When voters approved Proposition 106 in 2000, creating the Arizona Independent Redistricting Commission, they included a procedure for removal of a member of the commission. A member could be removed from the commission for “gross misconduct” or “substantial neglect of duty.” The determination is to be made by the governor, and the state Senate must sign off on the removal by a two-thirds vote.
Prop. 106 set a high bar for a person to be removed, but with all the evidence piled up, Colleen Mathis soars over that bar, and must not serve on the IRC.
The priority of the IRC and its chair is to produce constitutional maps every 10 years. Mathis presided over a process that produced unconstitutional maps. In fact, they were unconstitutional in all six criteria used to measure the validity of the maps.
Part of the sales job for the original passage of Prop. 106 was that it would take the redistricting process out from the closed doors of the Legislature and into the open for all of the public to see. Instead, the IRC faces allegations of open meetings law violations, and Mathis admits to taking the maps home with her on a weekend, making key changes to the congressional maps and then springing them on commissioners the following Monday for a vote. That is hardly the transparency Arizona voters wanted.
Mathis also apparently held clandestine meetings with Strategic Telemetry, the mapping company from D.C., without the knowledge of other commissioners. This partisan firm had no track record on mapping, never in Arizona, but Mathis made an aggressive pitch for ST outside the IRC meetings. Her husband also has reportedly attempted to broker side deals with Republican commissioners in blatant violation of constitutional transparency requirements.
The IRC allegedly shredded key bidding documents. The procurement process was so bad that the Arizona Department of Administration pulled out of it, sending a letter to the IRC saying that it was not complying with basic requirements.
Even in her application to the IRC, Mathis wasn’t completely open with information. She now admits she should have disclosed that her husband was campaign treasurer for Democratic Rep. Nancy Young-Wright.
When the IRC hired attorneys for each party, Mathis sided with the Democrats in hiring the Democrats’ attorney, and sided with the Democrats in hiring the Republicans’ attorney. That’s right – Republicans weren’t even allowed to hire their own attorney.

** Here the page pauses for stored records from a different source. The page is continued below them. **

<file path="src/rtl/wb_trace_fifo.sv">
`default_nettype none
// ============================================================================
//  Module      : wb_trace_fifo
//  Description : Captures CPU pipeline events (WB register writes, MEM loads,
//                MEM stores) as time-stamped trace records and buffers them in
//                a DEPTH-entry FIFO for a ready/valid consumer.
//
//  Ports
//    clk           : single clock, all state on rising edge
//    reset         : synchronous, active-high reset
//    wb_regwrite   : WB stage register-write strobe
//    wb_regdata    : WB stage write data
//    mem_memread   : MEM stage load strobe
//    mem_memwrite  : MEM stage store strobe
//    mem_memdata   : MEM stage memory data
//    out_valid     : head record available
//    out_ready     : consumer accepts head record
//    out_kind      : head record type (00 WB, 01 load, 10 store)
//    out_data      : head record data
//    out_cycle     : cycle stamp of head record
//    count         : current occupancy, 0..DEPTH
//    overflow      : sticky flag, a record was lost to a full FIFO
//    dropped       : saturating count of records lost to a full FIFO
//    collide       : saturating count of events lost to same-cycle arbitration
//
//  Parameters
//    DEPTH : FIFO entry count, power of two, minimum 2
//    CW    : width of the cycle stamp and the drop/collide counters
//
//  Revision    : 1.0  initial release
// ============================================================================
module wb_trace_fifo #(
    parameter int DEPTH = 8,
    parameter int CW    = 16
) (
    input  logic                     clk,
    input  logic                     reset,
    input  logic                     wb_regwrite,
    input  logic [31:0]              wb_regdata,
    input  logic                     mem_memread,
    input  logic                     mem_memwrite,
    input  logic [31:0]              mem_memdata,
    output logic                     out_valid,
    input  logic                     out_ready,
    output logic [1:0]               out_kind,
    output logic [31:0]              out_data,
    output logic [CW-1:0]            out_cycle,
    output logic [$clog2(DEPTH):0]   count,
    output logic                     overflow,
    output logic [CW-1:0]            dropped,
    output logic [CW-1:0]            collide
);

    localparam int AW = $clog2(DEPTH);

    localparam logic [1:0]    c_KIND_WB  = 2'b00;
    localparam logic [1:0]    c_KIND_LD  = 2'b01;
    localparam logic [1:0]    c_KIND_ST  = 2'b10;
    localparam logic [CW-1:0] c_CNT_MAX  = {CW{1'b1}};
    localparam logic [AW:0]   c_DEPTH    = (AW+1)'(DEPTH);
    localparam logic [AW:0]   c_CNT_ONE  = (AW+1)'(1);
    localparam logic [AW-1:0] c_PTR_ONE  = AW'(1);

    // ------------------------------------------------------------------
    // State
    // ------------------------------------------------------------------
    logic [CW-1:0] cyc_q,      cyc_d;
    logic [AW-1:0] wr_ptr_q,   wr_ptr_d;
    logic [AW-1:0] rd_ptr_q,   rd_ptr_d;
    logic [AW:0]   count_q,    count_d;
    logic          overflow_q, overflow_d;
    logic [CW-1:0] dropped_q,  dropped_d;
    logic [CW-1:0] collide_q,  collide_d;

    // Record storage; no reset needed since count gates visibility.
    logic [1:0]    kind_mem  [DEPTH];
    logic [31:0]   data_mem  [DEPTH];
    logic [CW-1:0] stamp_mem [DEPTH];

    // ------------------------------------------------------------------
    // Event arbitration: WB write > store > load. Every asserted strobe
    // that is not the winner counts as one collision.
    // ------------------------------------------------------------------
    logic          w_rec_valid;
    logic [1:0]    w_rec_kind;
    logic [31:0]   w_rec_data;
    logic [1:0]    w_losers;

    always_comb begin
        w_rec_valid = wb_regwrite | mem_memwrite | mem_memread;
        w_rec_kind  = c_KIND_WB;
        w_rec_data  = wb_regdata;
        w_losers    = 2'd0;
        if (wb_regwrite) begin
            w_losers = {1'b0, mem_memwrite} + {1'b0, mem_memread};
        end else if (mem_memwrite) begin
            w_rec_kind = c_KIND_ST;
            w_rec_data = mem_memdata;
            w_losers   = {1'b0, mem_memread};
        end else if (mem_memread) begin
            w_rec_kind = c_KIND_LD;
            w_rec_data = mem_memdata;
        end
    end

    // ------------------------------------------------------------------
    // FIFO control. A pop frees a slot in the same cycle, so a full FIFO
    // that is being drained still accepts the new record.
    // ------------------------------------------------------------------
    logic w_empty;
    logic w_full;
    logic w_pop;
    logic w_push;
    logic w_drop;

    assign w_empty = (count_q == '0);
    assign w_full  = (count_q == c_DEPTH);
    assign w_pop   = !w_empty && out_ready;
    assign w_push  = w_rec_valid && (!w_full || w_pop);
    assign w_drop  = w_rec_valid && w_full && !w_pop;

    // Collision counter adds 0..2 per cycle; one extra bit detects
    // saturation.
    logic [CW:0] w_coll_sum;
    assign w_coll_sum = {1'b0, collide_q} + (CW+1)'(w_losers);

    // ------------------------------------------------------------------
    // Next-state logic
    // ------------------------------------------------------------------
    always_comb begin
        cyc_d      = cyc_q + CW'(1);
        wr_ptr_d   = wr_ptr_q;
        rd_ptr_d   = rd_ptr_q;
        count_d    = count_q;
        overflow_d = overflow_q | w_drop;
        dropped_d  = dropped_q;
        collide_d  = w_coll_sum[CW] ? c_CNT_MAX : w_coll_sum[CW-1:0];

        if (w_push) begin
            wr_ptr_d = wr_ptr_q + c_PTR_ONE;
        end
        if (w_pop) begin
            rd_ptr_d = rd_ptr_q + c_PTR_ONE;
        end

        case ({w_push, w_pop})
            2'b10:   count_d = count_q + c_CNT_ONE;
            2'b01:   count_d = count_q - c_CNT_ONE;
            default: count_d = count_q;
        endcase

        if (w_drop && (dropped_q != c_CNT_MAX)) begin
            dropped_d = dropped_q + CW'(1);
        end
    end

    // ------------------------------------------------------------------
    // State registers
    // ------------------------------------------------------------------
    always_ff @(posedge clk) begin
        if (reset) begin
            cyc_q      <= '0;
            wr_ptr_q   <= '0;
            rd_ptr_q   <= '0;
            count_q    <= '0;
            overflow_q <= 1'b0;
            dropped_q  <= '0;
            collide_q  <= '0;
        end else begin
            cyc_q      <= cyc_d;
            wr_ptr_q   <= wr_ptr_d;
            rd_ptr_q   <= rd_ptr_d;
            count_q    <= count_d;
            overflow_q <= overflow_d;
            dropped_q  <= dropped_d;
            collide_q  <= collide_d;
        end
    end

    // Record storage write port; the stamp is the counter value of the
    // sampling cycle.
    always_ff @(posedge clk) begin
        if (!reset && w_push) begin
            kind_mem[wr_ptr_q]  <= w_rec_kind;
            data_mem[wr_ptr_q]  <= w_rec_data;
            stamp_mem[wr_ptr_q] <= cyc_q;
        end
    end

    // ------------------------------------------------------------------
    // Outputs
    // ------------------------------------------------------------------
    assign out_valid = !w_empty;
    assign out_kind  = kind_mem[rd_ptr_q];
    assign out_data  = data_mem[rd_ptr_q];
    assign out_cycle = stamp_mem[rd_ptr_q];
    assign count     = count_q;
    assign overflow  = overflow_q;
    assign dropped   = dropped_q;
    assign collide   = collide_q;

endmodule
`default_nettype wire

</file>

The Constitution requires that mapping be done by “adjustments to the grid.” Mathis appears to have ignored that requirement and used a mapping method she called a “doughnut hole.” It was an unconstitutional plan that left Arizonans looking to clean up the crumbs of that doughnut.
The evidence is overwhelming that Mathis has committed “gross misconduct” and “substantial neglect of duty.” And no matter what the Arizona Supreme Court justices may think, Prop. 106 makes it clear the determination is to be made not by men and women in black robes, but by the governor with the approval of the Senate. That has happened, and Colleen Mathis should no longer serve on the IRC.
In our own Yavapai County, we have the population to be our own district. It fits perfectly, and we are a community of interest. We all have the same issues in front of us. This commission saw fit to chop us up so we wouldn’t have the voice we now have. After all, we are a political powerhouse, and it is clear the opposition doesn’t want us to have the clout we currently have.
There is a long list of ways the Constitution has been disregarded and broken. I won’t go into further detail. The simple fact is, this extremely important redistricting exercise has been done in a very poor manner and its effects will last for at least 10 years – especially here in Yavapai County.
Sen. Steve Pierce, R-Prescott, is the Arizona Senate President-elect.